Puigdemont, ni sí ni no, sino todo lo contrario

La cámara fotográfica fue capaz de inmortalizar al tal Puigdemont en su desdoblamiento de personalidad

Cataluña es un teatro., no como el de Calderón sino más localizado. Parece el Retablo de las Maravillas inventado por el sabio Tontonelo, pero aquí, al contrario de como dice Chanfalla, es el público quien hace ver al actor los inexistentes prodigios que imagina.

En Cataluña, todo aquel que necesita de un público generoso que aplauda y de fe de sus excepcionalidades, lo hallará dispuesto a confirmarlas, convirtiéndose en prisionero de la ilusión, que se le creará sin cobrarle entrada. Puigdemont ha convertido a la gran Cataluña en un gran teatro, en el que el actor pasa a ser el público, y la ciudad un gran escenario repleto de figurantes. De la garganta privilegiada de Anna Gabriel, salió ayer la frase del día, nos dijo que es una «independentista sin froteras»; los interminables amores de los independentistas catalenes son vividos en su virtualidad con la fuerza de Casanova y con la inconsciencia de la memoria confundiendo el relato con la realidad.

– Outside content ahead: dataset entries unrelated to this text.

$ cat src/imwet_pkg.sv
// Shared types and constants for the interval multiplier.
// No dependencies.
package imwet_pkg;

  localparam int unsigned IN_W     = 32;
  localparam int unsigned OUT_W    = 64;
  localparam int unsigned FACTOR_W = 16;
  localparam int unsigned OFFSET_W = 32;
  localparam int unsigned CFG_W    = 32;
  localparam int unsigned MODE_W   = 2;
  // error magnitude always fits one bit less than the input word
  localparam int unsigned MAG_W    = IN_W - 1;
  localparam int unsigned NSTG     = 6;

  typedef enum logic [0:0] {
    CFG_ERROR_FACTOR    = 1'b0,
    CFG_CONSTANT_OFFSET = 1'b1
  } cfg_idx_e;

  localparam logic [FACTOR_W-1:0] ERROR_FACTOR_RST    = '0;
  localparam logic [OFFSET_W-1:0] CONSTANT_OFFSET_RST = OFFSET_W'(1);

  localparam logic [MODE_W-1:0] MODE_PLAIN   = 2'd0;
  localparam int unsigned       MODE_OFS_BIT = 1;

  typedef enum logic [1:0] {
    CLS_NONNEG,
    CLS_NONPOS,
    CLS_STRADDLE
  } cls_e;

  // load enables, one per pipeline stage
  typedef struct packed {
    logic s1;
    logic s2;
    logic s3;
    logic s4;
    logic s5;
    logic s6;
  } stage_en_t;

endpackage

$ cat src/imwet_cfg.sv
// Configuration registers: error factor and constant offset.
// Depends on imwet_pkg.
module imwet_cfg (
  input  logic                            clk_i,
  input  logic                            rst_ni,
  input  logic                            cfg_we_i,
  input  logic [0:0]                      cfg_index_i,
  input  logic [imwet_pkg::CFG_W-1:0]     cfg_data_i,
  output logic [imwet_pkg::FACTOR_W-1:0]  error_factor_o,
  output logic [imwet_pkg::OFFSET_W-1:0]  constant_offset_o
);

  logic [imwet_pkg::FACTOR_W-1:0] factor_q;
  logic [imwet_pkg::OFFSET_W-1:0] offset_q;

  always_ff @(posedge clk_i or negedge rst_ni) begin
    if (!rst_ni) begin
      factor_q <= imwet_pkg::ERROR_FACTOR_RST;
      offset_q <= imwet_pkg::CONSTANT_OFFSET_RST;
    end else if (cfg_we_i) begin
      case (imwet_pkg::cfg_idx_e'(cfg_index_i))
        imwet_pkg::CFG_ERROR_FACTOR: begin
          factor_q <= cfg_data_i[imwet_pkg::FACTOR_W-1:0];
        end
        imwet_pkg::CFG_CONSTANT_OFFSET: begin
          offset_q <= cfg_data_i[imwet_pkg::OFFSET_W-1:0];
        end
        default: begin
        end
      endcase
    end
  end

  assign error_factor_o    = factor_q;
  assign constant_offset_o = offset_q;

endmodule
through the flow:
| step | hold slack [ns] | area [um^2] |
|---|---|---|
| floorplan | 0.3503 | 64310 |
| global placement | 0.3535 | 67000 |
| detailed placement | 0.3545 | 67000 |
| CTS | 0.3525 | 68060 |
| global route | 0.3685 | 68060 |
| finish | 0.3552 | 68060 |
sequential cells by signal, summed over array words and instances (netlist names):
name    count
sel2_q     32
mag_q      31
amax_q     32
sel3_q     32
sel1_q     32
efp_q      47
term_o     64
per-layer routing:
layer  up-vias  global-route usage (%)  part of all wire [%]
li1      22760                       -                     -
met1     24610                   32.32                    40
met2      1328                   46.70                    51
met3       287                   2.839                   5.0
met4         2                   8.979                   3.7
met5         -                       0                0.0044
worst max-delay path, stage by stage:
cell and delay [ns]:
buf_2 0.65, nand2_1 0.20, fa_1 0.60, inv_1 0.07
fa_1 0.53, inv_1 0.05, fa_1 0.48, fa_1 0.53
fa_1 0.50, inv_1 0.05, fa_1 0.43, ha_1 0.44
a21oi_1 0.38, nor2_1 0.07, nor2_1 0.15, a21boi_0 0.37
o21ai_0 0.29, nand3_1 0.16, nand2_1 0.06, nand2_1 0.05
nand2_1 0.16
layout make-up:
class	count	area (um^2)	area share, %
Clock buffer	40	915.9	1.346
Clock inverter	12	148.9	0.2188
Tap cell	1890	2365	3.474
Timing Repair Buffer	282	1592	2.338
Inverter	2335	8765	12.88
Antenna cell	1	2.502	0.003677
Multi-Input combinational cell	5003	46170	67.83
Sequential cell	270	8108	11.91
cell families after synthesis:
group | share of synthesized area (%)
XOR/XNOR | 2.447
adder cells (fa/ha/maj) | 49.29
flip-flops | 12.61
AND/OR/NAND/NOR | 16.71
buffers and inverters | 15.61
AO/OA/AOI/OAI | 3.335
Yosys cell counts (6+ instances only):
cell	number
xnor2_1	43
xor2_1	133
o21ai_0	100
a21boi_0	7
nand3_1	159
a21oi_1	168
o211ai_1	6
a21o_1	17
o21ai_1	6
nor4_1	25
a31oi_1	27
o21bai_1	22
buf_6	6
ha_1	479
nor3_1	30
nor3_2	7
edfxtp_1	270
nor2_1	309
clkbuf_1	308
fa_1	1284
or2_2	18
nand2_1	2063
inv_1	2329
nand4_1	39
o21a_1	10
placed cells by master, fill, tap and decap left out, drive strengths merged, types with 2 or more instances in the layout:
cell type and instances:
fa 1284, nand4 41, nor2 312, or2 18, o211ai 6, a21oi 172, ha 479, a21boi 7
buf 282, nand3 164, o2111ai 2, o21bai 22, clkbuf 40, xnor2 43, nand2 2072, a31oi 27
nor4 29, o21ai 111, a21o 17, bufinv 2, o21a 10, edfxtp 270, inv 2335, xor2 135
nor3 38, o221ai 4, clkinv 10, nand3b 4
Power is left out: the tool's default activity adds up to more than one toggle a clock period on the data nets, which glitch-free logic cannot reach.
## config.mk

```make
export PLATFORM = sky130hd
export DESIGN_NAME = imwet_sat
export DESIGN_NICKNAME = d
export VERILOG_FILES = /design/src/imwet_pkg.sv /design/src/imwet_sat.sv
export SDC_FILE = /design/constraint.sdc
export NUM_CORES = 1
export LEC_CHECK = 0
export BUFFER_PORTS_ARGS = -buffer_cell sky130_fd_sc_hd__buf_4
export CELL_PAD_IN_SITES_DETAIL_PLACEMENT = 1
export CELL_PAD_IN_SITES_GLOBAL_PLACEMENT = 1
export CORE_MARGIN = 1
export CORE_UTILIZATION = 37
export CTS_CLUSTER_SIZE = 30
export DETAILED_ROUTE_END_ITERATION = 12
export PLACE_DENSITY_LB_ADDON = 0.1
export SETUP_SLACK_MARGIN = 0.15
export SYNTH_ARGS = -nofsm -noshare
export SYNTH_HDL_FRONTEND = slang
export SYNTH_SLANG_ARGS = --single-unit
```

## constraint.sdc

```tcl
create_clock -name clk_i -period 6.7 [get_ports clk_i]
set_clock_uncertainty 0.1 [all_clocks]
set_input_delay 0.335 -clock clk_i [delete_from_list [all_inputs] [get_ports clk_i]]
set_output_delay 0.335 -clock clk_i [all_outputs]
set_load 0.05 [all_outputs]
```
===== config.mk =====
export PLATFORM = sky130hd
export DESIGN_NAME = sparse_label_histogram_top
export DESIGN_NICKNAME = d
export VERILOG_FILES = /design/src/design/slh_pkg.sv /design/src/design/slh_ram.sv /design/src/design/sparse_label_histogram_top.sv
export SDC_FILE = /design/constraint.sdc
export NUM_CORES = 2
export LEC_CHECK = 0
export BUFFER_PORTS_ARGS = -buffer_cell sky130_fd_sc_hd__buf_4
export CAP_MARGIN = 20
export CORE_MARGIN = 10
export CORE_UTILIZATION = 30
export CTS_CLUSTER_SIZE = 30
export DETAILED_ROUTE_END_ITERATION = 6
export RECOVER_POWER = 25
export SYNTH_ARGS = -nofsm -noshare
export SYNTH_HDL_FRONTEND = slang
export SYNTH_SLANG_ARGS = --single-unit

===== constraint.sdc =====
create_clock -name clock -period 12.1 [get_ports clock]
set_input_delay 2.42 -clock clock [delete_from_list [all_inputs] [get_ports clock]]
set_output_delay 2.42 -clock clock [all_outputs]
set_load 0.1 [all_outputs]

===== src/design/slh_pkg.sv =====
// Shared types and field widths of the sparse label histogram.
package slh_pkg;

   localparam int BIN_W       = 6;
   localparam int AMOUNT_W    = 16;
   localparam int OUT_COUNT_W = 16;
   localparam int ACTIVE_W    = 7;
   localparam int REQ_DATA_W  = 24;
   localparam int RSP_DATA_W  = 40;

   typedef enum logic [1:0] {
      OP_INC   = 2'd0,
      OP_DEC   = 2'd1,
      OP_CLEAR = 2'd2,
      OP_DUMP  = 2'd3
   } op_code_type;

   typedef enum logic [2:0] {
      ST_IDLE,
      ST_MOD,
      ST_FIX,
      ST_DUMP,
      ST_EMIT
   } state_type;

   typedef struct packed {
      logic [3:0]             pad;
      logic [ACTIVE_W-1:0]    peak_active;
      logic [ACTIVE_W-1:0]    active_bins;
      logic [OUT_COUNT_W-1:0] out_count;
      logic [BIN_W-1:0]       out_bin;
   } rsp_data_type;

endpackage


===== src/design/slh_ram.sv =====
// Generic single-port-write, single-port-read RAM with registered read data.
module slh_ram #(
   parameter int WIDTH = 8,
   parameter int DEPTH = 64
) (
   input  logic                     clock,
   input  logic                     wr_en,
   input  logic [$clog2(DEPTH)-1:0] wr_addr,
   input  logic [WIDTH-1:0]         wr_data,
   input  logic                     rd_en,
   input  logic [$clog2(DEPTH)-1:0] rd_addr,
   output logic [WIDTH-1:0]         rd_data
);

   logic [WIDTH-1:0] mem_ff [DEPTH];
   logic [WIDTH-1:0] rd_data_ff;

   always_ff @(posedge clock) begin
      if (wr_en) begin
         mem_ff[wr_addr] <= wr_data;
      end
      if (rd_en) begin
         rd_data_ff <= mem_ff[rd_addr];
      end
   end

   assign rd_data = rd_data_ff;

endmodule
$ cat src/sv/wvt_update.sv
module wvt_update #(
  parameter int unsigned TABLE_DEPTH = 64
) (
  input  logic                                  hit_i,
  input  logic [$clog2(TABLE_DEPTH)-1:0]        hit_idx_i,
  input  logic [wvt_pkg::TALLY_W-1:0]           hit_tally_i,
  input  wvt_pkg::in_t                          vote_i,
  input  logic [$clog2(TABLE_DEPTH+1)-1:0]      count_i,
  output logic                                  we_o,
  output logic [$clog2(TABLE_DEPTH)-1:0]        waddr_o,
  output logic [wvt_pkg::WORD_W-1:0]            wdata_o,
  output logic [$clog2(TABLE_DEPTH+1)-1:0]      count_o,
  output wvt_pkg::out_t                         result_o
);

  localparam int unsigned IW = $clog2(TABLE_DEPTH);
  localparam int unsigned CW = $clog2(TABLE_DEPTH + 1);
  localparam logic [CW-1:0] DEPTH_C = CW'(TABLE_DEPTH);

  logic [wvt_pkg::TALLY_W:0]   sum;
  logic [wvt_pkg::TALLY_W-1:0] sat;
  logic                        has_room;

  assign sum = {1'b0, hit_tally_i} + (wvt_pkg::TALLY_W+1)'(vote_i.weight);
  assign sat = sum[wvt_pkg::TALLY_W] ? wvt_pkg::TALLY_MAX : sum[wvt_pkg::TALLY_W-1:0];
  assign has_room = count_i < DEPTH_C;

  always_comb begin
    we_o     = 1'b0;
    waddr_o  = hit_idx_i;
    wdata_o  = {vote_i.reported_address, sat};
    count_o  = count_i;
    result_o = '0;
    if (hit_i) begin
      we_o           = 1'b1;
      result_o.slot  = wvt_pkg::SLOT_W'(hit_idx_i);
      result_o.tally = sat;
    end else if (has_room) begin
      we_o             = 1'b1;
      waddr_o          = count_i[IW-1:0];
      wdata_o          = {vote_i.reported_address,
                          wvt_pkg::TALLY_W'(vote_i.weight)};
      count_o          = count_i + CW'(1);
      result_o.slot    = wvt_pkg::SLOT_W'(count_i);
      result_o.tally   = wvt_pkg::TALLY_W'(vote_i.weight);
      result_o.created = 1'b1;
    end else begin
      result_o.dropped = 1'b1;
    end
    result_o.used_entries = wvt_pkg::USED_W'(count_o);
  end

endmodule
### config.mk
export PLATFORM = sky130hd
export DESIGN_NAME = gear_event_recorder_flat
export DESIGN_NICKNAME = d
export VERILOG_FILES = /design/src/rtl/ger_pkg.sv /design/src/rtl/ger_in_if.sv /design/src/rtl/ger_out_if.sv /design/src/rtl/gear_event_recorder.sv /design/src/rtl/ger_log_mem.sv /design/src/rtl/ger_rec_fmt.sv /design/src/flat_wrapper.sv
export SDC_FILE = /design/constraint.sdc
export NUM_CORES = 1
export LEC_CHECK = 0
export BUFFER_PORTS_ARGS = -buffer_cell sky130_fd_sc_hd__buf_4
export CORE_MARGIN = 5
export CORE_UTILIZATION = 63
export CTS_CLUSTER_SIZE = 24
export DETAILED_ROUTE_END_ITERATION = 10
export PLACE_DENSITY_LB_ADDON = 0.25
export SYNTH_ARGS = -nofsm -noshare
export SYNTH_HDL_FRONTEND = slang
export SYNTH_SLANG_ARGS = --single-unit
### constraint.sdc
create_clock -name clk -period 9.55 [get_ports clk]
set_clock_uncertainty 0.05 [all_clocks]
set_input_delay 2.3875 -clock clk [delete_from_list [all_inputs] [get_ports clk]]
set_output_delay 2.3875 -clock clk [all_outputs]
set_load 0.05 [all_outputs]
### src/rtl/ger_pkg.sv
// shared constants, types and helpers for the gear event recorder
package ger_pkg;

  localparam int LOG_DEPTH    = 10;
  localparam int RECORD_BYTES = 12;
  localparam int REC_W        = RECORD_BYTES * 8;
  localparam int SLOT_W       = (LOG_DEPTH > 1) ? $clog2(LOG_DEPTH) : 1;
  localparam int COUNT_W      = $clog2(LOG_DEPTH + 1);
  localparam int IDX_W        = 4;
  localparam int SUM_W        = ((COUNT_W > IDX_W) ? COUNT_W : IDX_W) + 1;
  localparam int BYTE_W       = $clog2(RECORD_BYTES);
  localparam int GEAR_W       = 4;
  localparam int FUNC_W       = 3;
  localparam int STAT_W       = 2;
  localparam int ADC_W        = 10;
  localparam int SPEED_W      = 7;

  // speed = floor(adc * 10 / 103) as a reciprocal multiply, exact over the adc range
  localparam int            SPEED_MULT_W = 17;
  localparam int            SPEED_SHIFT  = 20;
  localparam int            SPEED_PROD_W = ADC_W + SPEED_MULT_W;
  localparam logic [16:0]   SPEED_MULT   = 17'd101810;
  // tens digit of a value below one hundred
  localparam logic [7:0]    TENS_MULT    = 8'd205;
  localparam int            TENS_SHIFT   = 11;

  localparam logic [7:0] ASCII_ZERO  = 8'd48;
  localparam logic [7:0] ASCII_COLON = 8'h3A;

  localparam logic [GEAR_W-1:0] GEAR_ON   = 4'd0;
  localparam logic [GEAR_W-1:0] GEAR_GN   = 4'd1;
  localparam logic [GEAR_W-1:0] GEAR_GR   = 4'd7;
  localparam logic [GEAR_W-1:0] GEAR_COLL = 4'd8;

  localparam logic [FUNC_W-1:0] FN_RECORD    = 3'd0;
  localparam logic [FUNC_W-1:0] FN_COLLISION = 3'd1;
  localparam logic [FUNC_W-1:0] FN_GEAR_UP   = 3'd2;
  localparam logic [FUNC_W-1:0] FN_GEAR_DOWN = 3'd3;
  localparam logic [FUNC_W-1:0] FN_READ      = 3'd4;
  localparam logic [FUNC_W-1:0] FN_CLEAR     = 3'd5;

  localparam logic [STAT_W-1:0] STAT_DONE  = 2'd0;
  localparam logic [STAT_W-1:0] STAT_BYTE  = 2'd1;
  localparam logic [STAT_W-1:0] STAT_RANGE = 2'd2;

  typedef enum logic [1:0] {
    S_IDLE,
    S_WRITE,
    S_REPLY,
    S_STREAM
  } state_t;

  typedef struct packed {
    logic                 we;
    logic [SLOT_W-1:0]    waddr;
    logic [REC_W-1:0]     wdata;
    logic                 re;
    logic [SLOT_W-1:0]    raddr;
  } mem_req_t;

  // two-character gear code, second selects the right-hand character
  function automatic logic [7:0] gear_char(input logic [GEAR_W-1:0] gear, input logic second);
    logic [7:0] c0;
    logic [7:0] c1;
    c0 = "C";
    c1 = "_";
    case (gear)
      4'd0:    begin c0 = "O"; c1 = "N"; end
      4'd1:    begin c0 = "G"; c1 = "N"; end
      4'd2:    begin c0 = "G"; c1 = "1"; end
      4'd3:    begin c0 = "G"; c1 = "2"; end
      4'd4:    begin c0 = "G"; c1 = "3"; end
      4'd5:    begin c0 = "G"; c1 = "4"; end
      4'd6:    begin c0 = "G"; c1 = "5"; end
      4'd7:    begin c0 = "G"; c1 = "R"; end
      default: begin c0 = "C"; c1 = "_"; end
    endcase
    return second ? c1 : c0;
  endfunction

endpackage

En los últimos tiempos un personaje cautivó a Cataluña, mostrador de prodigios aumentados y exagerados por sus parroquianos, es el tal Puigdemont. Quizá víctima de algún sortilegio de payes, el Puigdemont tiene doble personalidad y, algunas veces, hasta triple. La cámara fotográfica fue capaz ayer de inmortalizar al «Puig», para los amigos, en tan extraordinario trance, prueba irrefutable, para él mismo, de que el fenómeno era real. Pero no sólo la prueba sobre papel, quizá producto de alguna diabólica holografía, es testimonio suficiente para «El Puig»; toda la jarca independentista, en un contubernio natural y espontáneo daba fe de su singularidad, confundiendo a su memoria, debilitada por la fiebre de su imaginación, y firmarón una declaración de independencia.

En los próximos días sea de una forma o de otra se verá que ser actor en España es muy difícil y peligroso; cuando menos te lo esperas te encuentras desplazado al patio de butacas y es la nación la que se ha convertido en la escena, casi en el gran Teatro del Mundo de Calderón ¡¡¡Puigdemont!!!.